John Bonds

Profile
- Position: Quarterback

Personal information
- Born: February 6, 1970 (age 56)
- Listed height: 6 ft 4 in (1.93 m)
- Listed weight: 235 lb (107 kg)

Career information
- High school: St. Mary's (Phoenix, Arizona)
- College: Northern Arizona
- NFL draft: 1993: undrafted

Career history
- Phoenix Cardinals (1993)*; Arizona Rattlers (1994); Miami Hooters (1994); Milwaukee Mustangs (1994); Arizona Cardinals (1995)*; Memphis Pharaohs (1995–1996);
- * Offseason or practice squad member only

Career AFL statistics
- Comp. / Att.: 65 / 146
- Passing yards: 725
- TD–INT: 12–13
- Passer rating: 43.32
- Stats at ArenaFan.com

= John Bonds =

American football player (born 1970)

John Bonds (born February 6, 1970) is an American former professional football quarterback who played three seasons in the Arena Football League (AFL) with the Arizona Rattlers, Miami Hooters, Milwaukee Mustangs, and Memphis Pharaohs. He played college football and basketball at Northern Arizona University. He also had two offseason stints with the Phoenix/Arizona Cardinals of the National Football League (NFL).

==Early life==
John Bonds was born on February 6, 1970. He played high school football and basketball at St. Mary's High School in Phoenix, Arizona. He earned first-team all-state honors in football as a senior in 1987.

==College career==
Bonds redshirted for the Arizona State Sun Devils of Arizona State University in 1988. On September 1, 1989, he transferred to play for the Northern Arizona Lumberjacks of Northern Arizona University. He had to sit out the 1989 season due to his late transfer. Bonds played for the Lumberjacks from 1990 to 1992. In 1990, he set school single-season records in passing yards with 3,039 and touchdown passes with 24. His 24 touchdown passes also tied an NCAA Division I-AA record. He was suspended for a game in 1991 due to violating team rules. Bonds missed part of the 1992 season due to a torn ligament in his throwing hand. He also played basketball at Northern Arizona, joining the team on January 30, 1992, after leading scorer and rebounder David Wolfe quit the team. Wolfe was the fourth player to quit the Lumberjacks basketball team that season. Bonds played in four games during the 1991–92 basketball season, recording four points, three rebounds, and one assist.

==Professional career==
Bonds signed with the Phoenix Cardinals on April 27, 1993, after going undrafted in the 1993 NFL draft. On August 24, 1993, it was reported that Bonds had been waived by the Cardinals.

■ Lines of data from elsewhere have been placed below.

$ cat src/hdl/srw_pkg.sv
// Shared types and constants for the serial register write block.
// Holds the item structs, frame geometry and chip-select codes.
// Depends on nothing; every other file imports it.
package srw_pkg;

   // frame geometry
   localparam int FRAME_BITS = 24;
   localparam int FIELD_BITS = 12;
   localparam int CNT_W      = $clog2(FRAME_BITS);
   localparam int QUEUE_DEPTH_DEFAULT = 2;

   // panel window: address[15:7] selects 0xF00..0xF7F
   localparam logic [8:0] PANEL_WINDOW  = 9'h01E;
   // framed address bits 11..5 of a remapped panel address (0xF00)
   localparam logic [6:0] PANEL_REMAP_HI = 7'h78;

   // sub-window codes, address[6:5] inside the panel window
   localparam logic [1:0] WIN_ALL   = 2'd0;
   localparam logic [1:0] WIN_RED   = 2'd1;
   localparam logic [1:0] WIN_GREEN = 2'd2;
   localparam logic [1:0] WIN_BLUE  = 2'd3;

   // chip-select masks
   localparam logic [3:0] SEL_CTRL  = 4'h8;
   localparam logic [3:0] SEL_RED   = 4'h4;
   localparam logic [3:0] SEL_GREEN = 4'h2;
   localparam logic [3:0] SEL_BLUE  = 4'h1;
   localparam logic [3:0] SEL_ALL   = 4'h7;

   typedef struct packed {
      logic [15:0] reg_address;
      logic [11:0] reg_value;
   } req_item_type;

   typedef struct packed {
      logic [3:0] select_mask;
      logic       serial_bit;
      logic       frame_end;
   } rsp_item_type;

   // classified item passed from front to back
   typedef struct packed {
      logic [3:0]            select_mask;
      logic [FRAME_BITS-1:0] frame;
   } frame_item_type;

   typedef struct packed {
      logic full;
      logic empty;
   } queue_status_type;

endpackage

$ cat src/hdl/srw_front.sv
// Front end: accepts register writes, decodes chip select, builds the frame.
// Pushes classified items into the queue. Depends on srw_pkg.
module srw_front (
   input  logic                     clock,
   input  logic                     reset,
   input  logic                     start,
   input  srw_pkg::req_item_type    req_item,
   output logic                     busy,
   input  srw_pkg::queue_status_type q_status,
   output logic                     push,
   output srw_pkg::frame_item_type  push_item
);
   import srw_pkg::*;

   logic                  front_valid_ff, front_valid_in;
   frame_item_type        front_item_ff, front_item_in;
   frame_item_type        decoded;
   logic                  take;
   logic                  move;
   logic                  in_panel;
   logic [FIELD_BITS-1:0] framed_addr;

   // decode chip select and remap panel addresses
   always_comb begin
      in_panel = (req_item.reg_address[15:7] == PANEL_WINDOW);
      decoded.select_mask = SEL_CTRL;
      if (in_panel) begin
         unique case (req_item.reg_address[6:5])
            WIN_ALL:   decoded.select_mask = SEL_ALL;
            WIN_RED:   decoded.select_mask = SEL_RED;
            WIN_GREEN: decoded.select_mask = SEL_GREEN;
            WIN_BLUE:  decoded.select_mask = SEL_BLUE;
            default:   decoded.select_mask = SEL_CTRL;
         endcase
      end
      framed_addr = in_panel ? {PANEL_REMAP_HI, req_item.reg_address[4:0]}
                             : req_item.reg_address[11:0];
      decoded.frame = {framed_addr, req_item.reg_value};
   end

   // hold one item; advance it into the queue when there is room
   assign move = front_valid_ff && !q_status.full;
   assign busy = front_valid_ff && q_status.full;
   assign take = start && !busy;

   assign push      = move;
   assign push_item = front_item_ff;

   always_comb begin
      front_valid_in = take || (front_valid_ff && !move);
      front_item_in  = take ? decoded : front_item_ff;
   end

   always_ff @(posedge clock) begin
      if (reset) begin
         front_valid_ff <= 1'b0;
      end else begin
         front_valid_ff <= front_valid_in;
      end
      front_item_ff <= front_item_in;
   end

endmodule

$ cat src/hdl/srw_queue.sv
// Short item queue between the front end and the serializer.
// Ring buffer with wrap-around pointers and a fill count. Depends on srw_pkg.
module srw_queue #(
   parameter int QUEUE_DEPTH = srw_pkg::QUEUE_DEPTH_DEFAULT
) (
   input  logic                      clock,
   input  logic                      reset,
   input  logic                      push,
   input  srw_pkg::frame_item_type   push_item,
   input  logic                      pop,
   output srw_pkg::frame_item_type   pop_item,
   output srw_pkg::queue_status_type q_status
);
   import srw_pkg::*;

   localparam int PTR_W = (QUEUE_DEPTH > 1) ? $clog2(QUEUE_DEPTH) : 1;
   localparam int CNT_QW = $clog2(QUEUE_DEPTH + 1);
   localparam logic [PTR_W-1:0] LAST_PTR = PTR_W'(QUEUE_DEPTH - 1);

   frame_item_type     mem [QUEUE_DEPTH];
   logic [PTR_W-1:0]   wr_ptr_ff, wr_ptr_in;
   logic [PTR_W-1:0]   rd_ptr_ff, rd_ptr_in;
   logic [CNT_QW-1:0]  fill_ff, fill_in;

   assign q_status.full  = (fill_ff == CNT_QW'(QUEUE_DEPTH));
   assign q_status.empty = (fill_ff == '0);
   assign pop_item = mem[rd_ptr_ff];

   // advance pointers with wrap, track fill level
   always_comb begin
      wr_ptr_in = wr_ptr_ff;
      rd_ptr_in = rd_ptr_ff;
      fill_in   = fill_ff;
      if (push) begin
         wr_ptr_in = (wr_ptr_ff == LAST_PTR) ? '0 : wr_ptr_ff + 1'b1;
      end
      if (pop) begin
         rd_ptr_in = (rd_ptr_ff == LAST_PTR) ? '0 : rd_ptr_ff + 1'b1;
      end
      if (push && !pop) begin
         fill_in = fill_ff + 1'b1;
      end else if (pop && !push) begin
         fill_in = fill_ff - 1'b1;
      end
   end

   always_ff @(posedge clock) begin
      if (reset) begin
         wr_ptr_ff <= '0;
         rd_ptr_ff <= '0;
         fill_ff   <= '0;
      end else begin
         wr_ptr_ff <= wr_ptr_in;
         rd_ptr_ff <= rd_ptr_in;
         fill_ff   <= fill_in;
      end
   end

   // store the pushed item
   always_ff @(posedge clock) begin
      if (push) begin
         mem[wr_ptr_ff] <= push_item;
      end
   end

endmodule

$ cat src/hdl/srw_serializer.sv
// Back end: shifts each queued frame out one bit per clock, MSB first.
// Drives the result strobe and item directly from its registers. Depends on srw_pkg.
module srw_serializer (
   input  logic                      clock,
   input  logic                      reset,
   input  srw_pkg::queue_status_type q_status,
   input  srw_pkg::frame_item_type   pop_item,
   output logic                      pop,
   output logic                      rsp_strobe,
   output srw_pkg::rsp_item_type     rsp_item
);
   import srw_pkg::*;

   localparam logic [CNT_W-1:0] LAST_BIT = CNT_W'(FRAME_BITS - 1);

   logic                  active_ff, active_in;
   logic [CNT_W-1:0]      cnt_ff, cnt_in;
   logic [FRAME_BITS-1:0] shift_ff, shift_in;
   logic [3:0]            sel_ff, sel_in;
   logic                  last;

   assign last = active_ff && (cnt_ff == LAST_BIT);
   // load the next frame when idle or on the final bit
   assign pop  = !q_status.empty && (!active_ff || last);

   always_comb begin
      active_in = pop || (active_ff && !last);
      cnt_in    = cnt_ff + 1'b1;
      shift_in  = {shift_ff[FRAME_BITS-2:0], 1'b0};
      sel_in    = sel_ff;
      if (pop) begin
         cnt_in   = '0;
         shift_in = pop_item.frame;
         sel_in   = pop_item.select_mask;
      end
   end

   always_ff @(posedge clock) begin
      if (reset) begin
         active_ff <= 1'b0;
         cnt_ff    <= '0;
      end else begin
         active_ff <= active_in;
         cnt_ff    <= cnt_in;
      end
      shift_ff <= shift_in;
      sel_ff   <= sel_in;
   end

   // present the current bit
   assign rsp_strobe           = active_ff;
   assign rsp_item.select_mask = sel_ff;
   assign rsp_item.serial_bit  = shift_ff[FRAME_BITS-1];
   assign rsp_item.frame_end   = last;

endmodule

$ cat src/hdl/serial_register_write_with_cs_decode_core.sv
// Top level of the serial register write block with chip-select decode.
// Ties front end, item queue and serializer together. Depends on srw_pkg
// and the srw_front, srw_queue and srw_serializer modules.
//
// Each accepted write (start high while busy is low) yields a 24-bit frame,
// address bits 11..0 then value bits 11..0, one bit per clock on rsp_item
// with rsp_strobe high; every bit carries the frame's chip-select mask and
// the 24th bit carries frame_end. Frames follow one another without gaps
// while the queue holds the next one, as the serializer shifts one bit
// per clock. From an idle block a taken write passes the front-end register
// and the queue before the serializer loads it. The front end holds one
// item and the queue holds QUEUE_DEPTH more, so several writes can be
// taken while a frame is still going out; busy rises only when both are
// full. The receiver cannot stall: each bit is valid for exactly one clock.
module serial_register_write_with_cs_decode_core #(
   parameter int QUEUE_DEPTH = srw_pkg::QUEUE_DEPTH_DEFAULT
) (
   input  logic                  clock,
   input  logic                  reset,
   input  logic                  start,
   output logic                  busy,
   input  srw_pkg::req_item_type req_item,
   output logic                  rsp_strobe,
   output srw_pkg::rsp_item_type rsp_item
);
   import srw_pkg::*;

   queue_status_type q_status;
   frame_item_type   push_item;
   frame_item_type   pop_item;
   logic             push;
   logic             pop;

   srw_front u_front (
      .clock     (clock),
      .reset     (reset),
      .start     (start),
      .req_item  (req_item),
      .busy      (busy),
      .q_status  (q_status),
      .push      (push),
      .push_item (push_item)
   );

   srw_queue #(
      .QUEUE_DEPTH (QUEUE_DEPTH)
   ) u_queue (
      .clock     (clock),
      .reset     (reset),
      .push      (push),
      .push_item (push_item),
      .pop       (pop),
      .pop_item  (pop_item),
      .q_status  (q_status)
   );

   srw_serializer u_serializer (
      .clock      (clock),
      .reset      (reset),
      .q_status   (q_status),
      .pop_item   (pop_item),
      .pop        (pop),
      .rsp_strobe (rsp_strobe),
      .rsp_item   (rsp_item)
   );

   // a frame, once started, runs without gaps and keeps its mask
   a_frame_continues: assert property (@(posedge clock) disable iff (reset)
      rsp_strobe && !rsp_item.frame_end |=> rsp_strobe && $stable(rsp_item.select_mask))
      else $error("frame interrupted or select mask changed mid-frame");

   // the select mask is a single line or all three panels
   a_mask_legal: assert property (@(posedge clock) disable iff (reset)
      rsp_strobe |-> ($onehot(rsp_item.select_mask) || rsp_item.select_mask == SEL_ALL))
      else $error("illegal select mask");

   // busy only when the queue is full
   a_busy_full: assert property (@(posedge clock) disable iff (reset)
      busy |-> q_status.full && !q_status.empty)
      else $error("busy without a full queue");

   // nothing leaves the queue without a frame starting next cycle
   a_pop_starts: assert property (@(posedge clock) disable iff (reset)
      pop |=> rsp_strobe)
      else $error("popped item did not start a frame");

endmodule
$ cat config.mk
export PLATFORM = sky130hd
export DESIGN_NAME = serial_register_write_with_cs_decode_core
export DESIGN_NICKNAME = d
export VERILOG_FILES = /design/src/hdl/srw_pkg.sv /design/src/hdl/srw_front.sv /design/src/hdl/srw_queue.sv /design/src/hdl/srw_serializer.sv /design/src/hdl/serial_register_write_with_cs_decode_core.sv
export SDC_FILE = /design/constraint.sdc
export NUM_CORES = 1
export LEC_CHECK = 0
export ABC_AREA = 1
export BUFFER_PORTS_ARGS = -buffer_cell sky130_fd_sc_hd__buf_2
export CAP_MARGIN = 20
export CORE_ASPECT_RATIO = 2
export CORE_UTILIZATION = 31
export CTS_CLUSTER_SIZE = 20
export DETAILED_ROUTE_END_ITERATION = 10
export SLEW_MARGIN = 25
export SYNTH_ARGS = -nofsm -noshare
export SYNTH_HDL_FRONTEND = slang
export SYNTH_SLANG_ARGS = --single-unit
$ cat constraint.sdc
create_clock -name clock -period 5.8 [get_ports clock]
set_input_delay 0.29 -clock clock [delete_from_list [all_inputs] [get_ports clock]]
set_output_delay 0.29 -clock clock [all_outputs]
set_load 0.02 [all_outputs]
==> summary.txt <==
Yosys
  – Synth top area cells: edfxtp_1 (59%), dfxtp_1 (16%), mux2i_1 (5.1%)
  – Post-synthesis sequential area ratio: 0.750
  – Yosys top cell area share: 0.589
  – Avg Inst Size Synth: 14.9 sq um
  – Mux cell area share after synthesis: 0.0513
  – Async S/R FF share, synth: 0
  – Post-Synth Adder-Cell Area: 0.0140
  – Count leader, synth: edfxtp_1
  – Synth area leader: edfxtp_1
  – Post-synth EDFFs: 88
  – Syn. warnings: 0
  – Library cells used by synthesis: 27
  – Post-synth top cells: edfxtp_1 (88), nand2_1 (45), dfxtp_1 (36)
  – Compound-Gate Fraction of Synth Area: 0.0561
  – Simple logic cell fraction of the synthesized area: 0.0804
  – Primary FF master, synth: edfxtp_1
  – Syn_nets: 337
  – Synthesis-stage register bit count: 124
  – Post-synthesis xor/xnor area fraction: 0.00586
  – Cell Area, Synth: 0.00448 sq mm
  – Main combinational cell family by area after synthesis: simple AND/OR/NAND/NOR gates
  – Syn Inst Count: 301

Drt
  – Routed WL: 6660 microns
  – Initial drt markers: 165
  – Antenna Nets Post-Route: 0
  – Routed wire per std cell: 12.1 microns
  – Routed vias/inst: 4.19
  – DRC: 0
  – DR vias: 2301
  – Detailed Routing Iterations Pass 1: 4

CTS
  – CTS Sinks: 124
  – Cts hold-fix bufs: 0
  – CTS root buffer: clkbuf_16
  – Postcts setup bufs: 0
  – CTS tree: yes
  – Clock transition at the registers of the reported paths: 0.06 ns
  – Clk_lat worst skew: 0.40 ns
  – H-tree depth: 4
  – CTS Buf Count: 17
  – Clock Tree Buf Depth: 2
  – Cts repair resizes: 0

Timing
  – Tightest Pin Transition: 0.688 ns
  – Setup-failing EPs final: 0
  – Worst Clk Skew: 0.00760 ns
  – Setup WS post-layout: 3.52 ns
  – Setup TNS: 0 ns
  – Maximum clock rate: 439 MHz
  – RSZ-0062 raised after global routing: false
  – Max-slew headroom: 0.541
  – Final Max Tran Viols: 0
  – Fin crit share: 0.393
  – Crit path time final: 2.28 ns
  – Count of endpoints failing hold in the final timing report: 0

Final layout
  – Syn-to-layout area delta: 20.9%
  – Nets: 383
  – Share of cells above drive strength 1: 0.308
  – Non-filler cells, final: 549
  – ANT cells: 0

Run
  – Max-cap viol count: 0

Critical path
  – Worst Path Required: 6.09 ns
  – Critical path launch point type: register
  – Critical path peak fanout: 50
  – Crit. End Element: register
  – CP arrival: 2.57 ns
  – Type of the worst setup path: register to register

Place
  – Pre-CTS setup slack: 3.52 ns
  – IO buf count: 38
  – Placed insts: 517
  – Routability congestion estimate: 0.736
  – HPWL after DPL: 4360 microns

Global route
  – Initial antenna violation count: 0
  – GR Overflow Total: 0
  – Largest net degree at the start of global routing: 51
  – Global-route wire length before repair: 10900 microns
  – GRT Overall Usage: 0.100
  – Vias in the first global route: 2349

Pwr
  – Pwr Total: 2.74 mW
  – PD cells: 505 mW/mm^2
  – Peak VDD IR: 0.248 mV
  – Static Leakage: 2.06 nW

Floorplanning
  – Num ports: 39
  – CORE AREA: 0.0140 sq mm
  – Row Count: 61
  – Die Y-Extent: 172 microns
  – Initial core utilization: 0.319
  – DIE AREA: 0.0150 sq mm
  – Die Wd: 87.0 microns

Hold path
  – HP Class: input pin to register

Status
  – Outcome: finished clean
## layer usage
metal / vias to the layer above / wire (microns) / track usage
li1: 1133 / - / -
met1: 1122 / 2470 / 0.0941
met2: 39 / 3880 / 0.181
met3: 7 / 169 / 0.0310
met4: 0 / 134 / 0.0674
met5: - / 0 / 0
## cell usage in the layout (no fill, tap or decap), drive strengths merged
| cell | instances |
|---|---|
| nor2 | 25 |
| o21ai | 26 |
| nand4 | 1 |
| clkbuf | 24 |
| clkinv | 5 |
| mux2i | 23 |
| nand3 | 3 |
| or2 | 1 |
| xnor2 | 1 |
| ha | 5 |
| xor2 | 2 |
| nand2 | 50 |
| inv | 21 |
| edfxtp | 88 |
| a21oi | 5 |
| a31oi | 1 |
| dfxtp | 36 |
| clkinvlp | 1 |
| buf | 42 |
## flip-flops by register name (all words and copies together), names as in the netlist, named ones only
signal and count:
u_queue.mem 56, u_front.push_item 28, u_serializer.shift_ff 24, u_serializer.cnt_ff 5
u_serializer.sel_ff 4, u_queue.fill_ff 2, u_front.front_valid_ff 1, u_queue.rd_ptr_ff 1
u_queue.wr_ptr_ff 1, u_serializer.rsp_strobe 1
## path summary, 6_finish.rpt
path / cells after the start / endpoint / start / slack, ns
max: 12 / u_queue.fill_ff[1] / u_serializer.cnt_ff[0] / 3.52
min: 1 / u_front.push_item[11] / req_item[11] / 0.06
max reg2reg: 12 / u_queue.fill_ff[1] / u_serializer.cnt_ff[0] / 3.52
min reg2reg: 2 / u_serializer.shift_ff[10] / u_serializer.shift_ff[9] / 0.43
## power by group
part	leakage (nW)	switching, mW	internal (mW)
Clock	0.297	0.358	0.658
Sequential	1.12	0.0533	1.14
Combinational	0.641	0.334	0.193
Total	2.06	0.746	1.99
## final cells by class
cell class	instances	area, sq um
clock buffer	24	547
clock inverter	8	48.8
fill	1331	8620
inverter	19	71.3
multi-input combinational	143	936
sequential	124	3360
tap	189	236
timing repair buffer	42	220
## critical path: stages, from the launching register on
cell and delay, ns:
dfxtp_1 0.37, ha_1 0.20, nand2_1 0.07, inv_2 0.06
nand2_2 0.07, nand2_4 0.08, nand2_4 0.35, ha_1 0.40
or2_2 0.29, nand2_1 0.10, nand2_1 0.06, nand2_1 0.06
nor2_1 0.04
## kinds of logic after synthesis
| logic type | after synthesis |
|---|---|
| fa+ha+maj | 5 |
| xor+xnor | 3 |
| flops | 124 |
| buf+inv | 34 |
| mux | 23 |
| simple gates | 80 |
| compound gates | 32 |
## stage by stage
| step | cell area, sq um | utilization | hold WS, ns |
|---|---|---|---|
| detailed placement | 4830 | 0.344 | 0.417 |
| global route | 5420 | 0.386 | 0.0421 |
| finish | 5420 | 0.386 | 0.0600 |
| global placement | 4830 | 0.344 | 0.414 |
| floorplan | 4480 | - | 0.359 |
| CTS | 5420 | 0.386 | 0.0439 |
(Power assumes the default switching activity.)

Bonds signed with the Arizona Rattlers of the Arena Football League (AFL) on May 2, 1994. He played in four games for the Rattlers, completing one of three passes for six yards.

In June 1994, Bonds was traded to the Miami Hooters for a player to be named later. He appeared in one game for the Hooters but did not record any statistics. On July 18, 1994, he was waived by Miami.

Bonds was claimed off waivers by the Milwaukee Mustangs on July 20, 1994. He did not play in any games for the Mustangs during the 1994 season.

Bonds signed with the Arizona Cardinals in January 1995. He was waived in late July 1995.

On August 9, 1995, before the AFL playoffs, Bonds signed with the Memphis Pharaohs as a replacement for backup quarterback Gene Johnson, who left the team to return to his college coaching job. Bonds competed with Brad Lebo for the Pharaohs' starting quarterback job in 1996. However, Bonds broke his collarbone during the team's second preseason game and was not activated until June. Bonds then played in eight games during the 1996 season, completing 64 of 143 passes (44.8%) for 719 yards, 12 touchdowns, and 13 interceptions. He was released by the newly-renamed Portland Forest Dragons on February 27, 1997.